Politics

House Democrats almost overturned Trump’s trans military ban. But the GOP stopped them.

A soldier has a rainbow flag sticker covering their mouth.
Photo: Shutterstock

Five major national LGBTQ organizations and other groups are “profoundly discouraged” by a bipartisan National Defense Authorization Act (NDAA) — a major $738 billion 2020 military funding bill — for its exclusion of language overturning Donald Trump’s transgender military ban. The NDAA is expected to pass with bipartisan support.

The final bill does have language encouraging the military to grant waivers allowing trans soldiers to enlist despite Trump’s ban and a provision helping LGBTQ soldiers kicked out under “Don’t Ask, Don’t Tell” (DADT) to fight for “honorable” discharges on their official records, facilitating their access to federal veteran benefits.

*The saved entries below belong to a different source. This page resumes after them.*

Background: an optimization exercise with open tools, aiming at small area and a short achievable clock period. Do not read the settings as production practice. Where RTL was checked, it was by simulation tests only, not by an equivalence proof against the original. No functional check of the RTL was part of run 2. Power is estimated from default activity; no workload was simulated.

==> design/flow/design.v <==
`default_nettype none
package flash_pkg;
  localparam logic [7:0] FLASH_OP_READ = 8'h03;
  typedef struct packed {
    logic [7:0]  opcode;
    logic [23:0] addr;       
  } flash_cmd_fields_t;
  typedef union packed {
    flash_cmd_fields_t f;
    logic [3:0][7:0]   bytes;
  } flash_cmd_u;
  typedef enum logic [2:0] {
    CMD,
    ADDR_HI,
    ADDR_MID,
    ADDR_LO,
    DUMMY,
    DATA_HI,
    DATA_LO
  } reader_phase_e;
endpackage
`default_nettype wire
`default_nettype none
package imem_pkg;
  localparam int INSTR_W = 16;
  typedef logic [INSTR_W-1:0] instr_t;
  typedef logic [6-1:0] iaddr_t;
endpackage
`default_nettype wire
`default_nettype none
`timescale 1ns/1ps
module spi_flash_reader (
  input  logic       clk,
  input  logic       rst_n,
  input  logic       clken,
  output logic       ins,        
  output logic [3:0] bit_j,      
  output logic       ready,
  output logic       spi_cs,
  output logic       spi_sclk,
  output logic       spi_mosi,
  input  logic       spi_miso
);
  localparam logic [10:0] HDR_START = 11'd2008;
  localparam logic [10:0] LAST_BIT  = 11'd1023;
  localparam logic [5:0]  WAIT0     = 6'd47;
  logic [10:0] q;
  logic        got;        
  logic        last;       
  logic [5:0]  wait_n;     
  logic        fall;
  logic        done;
  logic        data_fall;
  logic        active;
  logic        mosi_next;
  logic        got_n;
  logic [10:0] q_n;
  logic [5:0]  wait_nn;
  assign bit_j  = q[3:0];
  assign active = !ready && !spi_cs;
  assign done      = clken && active && last && (got || ins);
  assign fall      = clken && active && spi_sclk && (q[10] || ((got || ins) && !last));
  assign data_fall = fall && !q[10];
  assign mosi_next = (q == HDR_START + 11'd5) || (q == HDR_START + 11'd6) ||
                     (q == HDR_START + 11'd10);
  assign q_n     = fall ? q + 11'd1 : q;
  assign got_n   = !fall && (got || ins);
  assign wait_nn = !data_fall ? wait_n + 6'd1 :
                   ((q[4:0] == 5'h1f) ? wait_n - 6'd2 : wait_n - 6'd1);
  always_ff @(posedge clk) begin
    if (!rst_n) begin
      q        <= HDR_START;
      got      <= 1'b0;
      last     <= 1'b0;
      wait_n   <= WAIT0;
      ins      <= 1'b0;
      ready    <= 1'b0;
      spi_cs   <= 1'b1;
      spi_sclk <= 1'b1;
      spi_mosi <= 1'b0;
    end else begin
      q      <= q_n;
      got    <= got_n;
      wait_n <= wait_nn;
      if (fall) begin
        last <= (q == LAST_BIT - 11'd1);
      end
      ins <= !done && (active || (clken && spi_cs && !ready)) && !q_n[10] && !got_n &&
             (wait_nn == 6'd0);
      if (done) begin
        ready    <= 1'b1;
        spi_cs   <= 1'b1;
        spi_sclk <= 1'b1;
      end else if (clken && !ready) begin
        if (spi_cs) begin
          spi_cs   <= 1'b0;            
          spi_sclk <= 1'b0;
          spi_mosi <= 1'b0;
        end else if (!spi_sclk) begin
          spi_sclk <= 1'b1;
        end else if (fall) begin
          spi_sclk <= 1'b0;
          spi_mosi <= mosi_next;
        end
      end
    end
  end
endmodule
`default_nettype wire
`default_nettype none
`timescale 1ns/1ps
module imem_bank #(
  parameter int INS = 0
) (
  input  logic                    clk,
  input  logic                    ins,      
  input  logic                    din,
  input  logic [7:0]              sel_lo,   
  input  logic [7:0]              sel_hi,   
  input  logic                    hold,     
  output logic                    fbit      
);
  logic [64-1:0] ring;
  logic [7:0]                   grp;
  logic                         fbit_d;
  always_ff @(posedge clk) begin
    ring <= {ring[64-2:0], ring[64-1]};
    if (ins) begin
      ring[INS] <= din;
    end
  end
  for (genvar g = 0; g < 8; g++) begin : g_grp
    imem_andor8 u_grp (
      .sel (sel_lo),
      .d   (ring[8*g +: 8]),
      .y   (grp[g])
    );
  end
  imem_andor u_out (
    .sel (sel_hi),
    .d   (grp),
    .keep(hold),
    .q   (fbit),
    .y   (fbit_d)
  );
  always_ff @(posedge clk) begin
    fbit <= fbit_d;
  end
endmodule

Related: Rhode Island & New York restore military benefits to LGBTQ veterans

The Democratic-led House had approved an NDAA amendment introduced by Rep. Jackie Speier (D-CA) that would’ve ended Trump’s trans ban and, for the first time ever, prohibited anti-LGBTQ and other discrimination in the military.

But in a public statement, the National Center for Transgender Equality, the Human Rights Campaign, Lambda Legal, the National Center for Lesbian Rights, and GLBTQ Legal Advocates & Defenders joined the American Civil Liberties Union (ACLU) and the Modern Military Association of America to say that Republicans successfully gutted that language from the final NDAA.

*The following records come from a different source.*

What follows belongs to an exercise in optimizing a design on an open flow for small area, a short achievable clock period and few clock cycles per item; a production flow would make more cautious choices.
In this exercise RTL edits were held to simulation tests only and were not proved equivalent to the original.
Power and IR drop assume default switching activity.

**flow/design.v**
```verilog
module fp_alu_seq #(
   parameter int EXP_W = 8,
   parameter int MAN_W = 23
) (
   input  logic                   clk,
   input  logic                   rst,
   input  logic                   in_valid,
   output logic                   in_ready,
   input  logic [2:0]             op,
   input  logic [EXP_W+MAN_W:0]   a,
   input  logic [EXP_W+MAN_W:0]   b,
   output logic                   out_valid,
   input  logic                   out_ready,
   output logic [EXP_W+MAN_W:0]   result,
   output logic [3:0]             flags
);
   localparam int W  = 1 + EXP_W + MAN_W;
   localparam int SW = MAN_W + 1;    
   localparam int AW = MAN_W + 4;    
   localparam int MW = 2 * SW;       
   localparam int EW = EXP_W + 2;    
   localparam int LW = $clog2(MW);
   localparam int QW = MAN_W + 3;    
   localparam int CW = $clog2(QW);
   localparam logic [2:0] OP_ADD = 3'b000;
   localparam logic [2:0] OP_SUB = 3'b001;
   localparam logic [2:0] OP_MUL = 3'b010;
   localparam logic [2:0] OP_DIV = 3'b011;
   localparam logic [1:0] S_IDLE = 2'd0;
   localparam logic [1:0] S_EXEC = 2'd1;
   localparam logic [1:0] S_NORM = 2'd2;
   localparam logic [1:0] S_DONE = 2'd3;
   localparam logic [EW-1:0]    BIAS  = EW'((1 << (EXP_W - 1)) - 1);
   localparam logic [EW-1:0]    EMAX  = EW'((1 << EXP_W) - 1);
   localparam logic [EXP_W-1:0] SHMAX = EXP_W'(MAN_W + 3);
   localparam logic [W-1:0]     QNAN  = {1'b0, {EXP_W{1'b1}}, 1'b1, {(MAN_W-1){1'b0}}};
   function automatic logic [W-1:0] inf_w(input logic s);
      inf_w = {s, {EXP_W{1'b1}}, {MAN_W{1'b0}}};
   endfunction
   function automatic logic [W-1:0] zero_w(input logic s);
      zero_w = {s, {(W-1){1'b0}}};
   endfunction
   logic [1:0]    state_q, state_d;
   logic [W-1:0]  a_q, a_d, b_q, b_d;
   logic [2:0]    op_q, op_d;
   logic [CW-1:0] cnt_q, cnt_d;
   logic [MW-1:0] m_q, m_d;
   logic [EW-1:0] e_q, e_d;
   logic          s_q, s_d;
   logic [QW-1:0] q_q, q_d;
   logic [SW:0]   r_q, r_d;
   logic [W-1:0]  result_q, result_d;
   logic [3:0]    flags_q, flags_d;
   logic             sa, sb, sb_eff, sx;
   logic [EXP_W-1:0] ea, eb;
   logic             za, zb, ia, ib, na, nb;
   logic [SW-1:0]    siga, sigb;
   assign sa     = a_q[W-1];
   assign sb     = b_q[W-1];
   assign ea     = a_q[W-2 -: EXP_W];
   assign eb     = b_q[W-2 -: EXP_W];
   assign za     = (ea == '0);
   assign zb     = (eb == '0);
   assign ia     = (ea == '1) && (a_q[MAN_W-1:0] == '0);
   assign ib     = (eb == '1) && (b_q[MAN_W-1:0] == '0);
   assign na     = (ea == '1) && (a_q[MAN_W-1:0] != '0);
   assign nb     = (eb == '1) && (b_q[MAN_W-1:0] != '0);
   assign siga   = za ? '0 : {1'b1, a_q[MAN_W-1:0]};
   assign sigb   = zb ? '0 : {1'b1, b_q[MAN_W-1:0]};
   assign sb_eff = sb ^ (op_q == OP_SUB);
   assign sx     = sa ^ sb;
   logic             swap, big_s, sml_s;
   logic [EXP_W-1:0] big_e, sml_e, ediff, shamt;
   logic [SW-1:0]    big_sig, sml_sig;
   logic [2*AW-1:0]  wide;
   logic [AW-1:0]    aligned, big_ext;
   logic [AW:0]      sum;
   logic [MW-1:0]    m_add;
   always_comb begin
      swap    = (eb > ea) || ((eb == ea) && (sigb > siga));
      big_e   = swap ? eb : ea;
      sml_e   = swap ? ea : eb;
      big_sig = swap ? sigb : siga;
      sml_sig = swap ? siga : sigb;
      big_s   = swap ? sb_eff : sa;
      sml_s   = swap ? sa : sb_eff;
      ediff   = big_e - sml_e;
      shamt   = (ediff > SHMAX) ? SHMAX : ediff;
      wide    = {sml_sig, 3'b000, {AW{1'b0}}} >> shamt;
      aligned = {wide[2*AW-1:AW+1], wide[AW] | (|wide[AW-1:0])};
      big_ext = {big_sig, 3'b000};
      sum     = (big_s == sml_s) ? ({1'b0, big_ext} + {1'b0, aligned})
                                 : ({1'b0, big_ext} - {1'b0, aligned});
      m_add   = {sum, {(MW-AW-1){1'b0}}};
   end
   logic [MW-1:0] prod, m_div;
   logic [EW-1:0] e_mul, e_div;
   logic [SW:0]   dvs, r_sub, r_next;
   logic          rge;
   always_comb begin
      prod   = {{SW{1'b0}}, siga} * {{SW{1'b0}}, sigb};
      e_mul  = {2'b00, ea} + {2'b00, eb} - BIAS;
      e_div  = {2'b00, ea} - {2'b00, eb} + BIAS;
      dvs    = {1'b0, sigb};
      rge    = (r_q >= dvs);
      r_sub  = rge ? (r_q - dvs) : r_q;
      r_next = r_sub << 1;
      m_div  = {1'b0, q_q, {(MW-QW-2){1'b0}}, |r_q};
   end
   logic [MW-1:0]    m_n, norm;
   logic [LW-1:0]    lead;
   logic [EW-1:0]    e_n, e_r;
   logic [MAN_W-1:0] frac, frac_r;
   logic             norm_unused;
   always_comb begin
      m_n  = (op_q == OP_DIV) ? m_div : m_q;
      lead = '0;
      for (int i = 0; i < MW; i++) begin
         if (m_n[i]) lead = LW'(i);
      end
      norm = m_n << (LW'(MW - 1) - lead);
      e_n  = e_q + EW'(lead) - EW'(MW - 2);
      frac = norm[MW-2 -: MAN_W];
      frac_r = frac;
      e_r    = e_n;
      norm_unused = ^{norm[MW-1], norm[MW-2-MAN_W:0]};
   end
   logic          spec;
   logic [W-1:0]  spec_res;
   logic [3:0]    spec_fl;
   always_comb begin
      spec     = 1'b1;
      spec_res = QNAN;
      spec_fl  = 4'b0000;
      if (op_q[2]) begin
         spec_fl = 4'b1000;
      end else if (na || nb) begin
         spec_fl = 4'b0000;
      end else begin
         case (op_q[1:0])
            2'b00, 2'b01: begin
               if (ia && ib && (sa != sb_eff)) spec_fl  = 4'b1000;
               else if (ia)                    spec_res = inf_w(sa);
               else if (ib)                    spec_res = inf_w(sb_eff);
               else                            spec     = 1'b0;
            end
            2'b10: begin
               if ((ia && zb) || (za && ib)) spec_fl  = 4'b1000;
               else if (ia || ib)            spec_res = inf_w(sx);
               else if (za || zb)            spec_res = zero_w(sx);
               else                          spec     = 1'b0;
            end
            default: begin
               if ((za && zb) || (ia && ib)) spec_fl = 4'b1000;
               else if (ia)                  spec_res = inf_w(sx);
               else if (zb) begin
                  spec_res = inf_w(sx);
                  spec_fl  = 4'b0100;
               end
               else if (ib || za)            spec_res = zero_w(sx);
               else                          spec     = 1'b0;
            end
         endcase
      end
   end
   logic [W-1:0] res_fin;
   logic [3:0]   fl_fin;
   always_comb begin
      res_fin = {s_q, e_r[EXP_W-1:0], frac_r};
      fl_fin  = 4'b0000;
      if (spec) begin
         res_fin = spec_res;
         fl_fin  = spec_fl;
      end else if (m_n == '0) begin
         res_fin = '0;
      end else if (!e_r[EW-1] && (e_r >= EMAX)) begin
         res_fin = inf_w(s_q);
         fl_fin  = 4'b0010;
      end else if (e_r[EW-1] || (e_r == '0)) begin
         res_fin = zero_w(s_q);
         fl_fin  = 4'b0001;
      end
   end
   always_comb begin
      state_d  = state_q;
      a_d      = a_q;
      b_d      = b_q;
      op_d     = op_q;
      cnt_d    = cnt_q;
      m_d      = m_q;
      e_d      = e_q;
      s_d      = s_q;
      q_d      = q_q;
      r_d      = r_q;
      result_d = result_q;
      flags_d  = flags_q;
      case (state_q)
         S_IDLE: begin
            if (in_valid) begin
               a_d     = a;
               b_d     = b;
               op_d    = op;
               cnt_d   = '0;
               q_d     = '0;
               r_d     = {1'b0, 1'b1, a[MAN_W-1:0]};
               flags_d = 4'b0000;
               state_d = S_EXEC;
            end
         end
         S_EXEC: begin
            m_d = (op_q == OP_MUL) ? prod : m_add;
            e_d = (op_q == OP_MUL) ? e_mul : (op_q == OP_DIV) ? e_div : {2'b00, big_e};
            s_d = ((op_q == OP_MUL) || (op_q == OP_DIV)) ? sx : big_s;
            if (op_q == OP_DIV) begin
               q_d   = {q_q[QW-2:0], rge};
               r_d   = r_next;
               cnt_d = cnt_q + 1'b1;
               if (cnt_q == CW'(QW - 1)) state_d = S_NORM;
            end else begin
               state_d = S_NORM;
            end
         end
         S_NORM: begin
            result_d = res_fin;
            flags_d  = fl_fin;
            state_d  = S_DONE;
         end
         default: begin
            if (out_ready) state_d = S_IDLE;
         end
      endcase
   end
   always_ff @(posedge clk) begin
      if (rst) begin
         state_q  <= S_IDLE;
         a_q      <= '0;
         b_q      <= '0;
         op_q     <= '0;
         cnt_q    <= '0;
         m_q      <= '0;
         e_q      <= '0;
         s_q      <= 1'b0;
         q_q      <= '0;
         r_q      <= '0;
         result_q <= '0;
         flags_q  <= '0;
      end else begin
         state_q  <= state_d;
         a_q      <= a_d;
         b_q      <= b_d;
         op_q     <= op_d;
         cnt_q    <= cnt_d;
         m_q      <= m_d;
         e_q      <= e_d;
         s_q      <= s_d;
         q_q      <= q_d;
         r_q      <= r_d;
         result_q <= result_d;
         flags_q  <= flags_d;
      end
   end
   assign in_ready  = (state_q == S_IDLE);
   assign out_valid = (state_q == S_DONE);
   assign result    = result_q;
   assign flags     = flags_q;
endmodule
```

“Although House and Senate Democratic leaders fought to retain this provision to end the ban,” the statement reads, “the White House, House Armed Services Chairman Mac Thornberry (R-TX), Senate Armed Services Committee Chairman James Inhofe (R-OK), and Senate Majority Leader Mitch McConnell (R-KY) fought vigorously to remove it, and ultimately prevailed.”

The groups call it “unconscionable” that thousands of honorably serving transgender service members will continue to have their lives and families destabilized by Trump’s biased ban which is opposed by a majority of American citizens “military experts, and elected officials across the political spectrum.”

Despite this, the NDAA has a provision clarifying that LGBTQ service members who were dismissed under DADT and who were denied an “honorable” upgrade to their discharge papers can “seek an appeal under current law or defense policy.” The NDAA also encourages the military to let trans people enlist by granting them exception waivers.

But so far, no such waivers have ever yet been granted, raising doubts as to whether they’ll ever be issued, even with this new NDAA’s encouragement.

When Trump issued his July 2017 ban via Twitter, he said it was because of “the tremendous medical costs and disruption that transgender in the military would entail.” His announcement came a year after reports that the Pentagon had lifted the ban on transgender service members.

Trans healthcare would’ve costed the military between $2.4 million and $8.4 million annually — the military currently spends $41.6 million annually on the erectile dysfunction medication Viagra and Trump’s trips to his Mar-a-Lago resort in Florida cost taxpayers “an estimated $21.6 million during the first 80 days of his presidency.”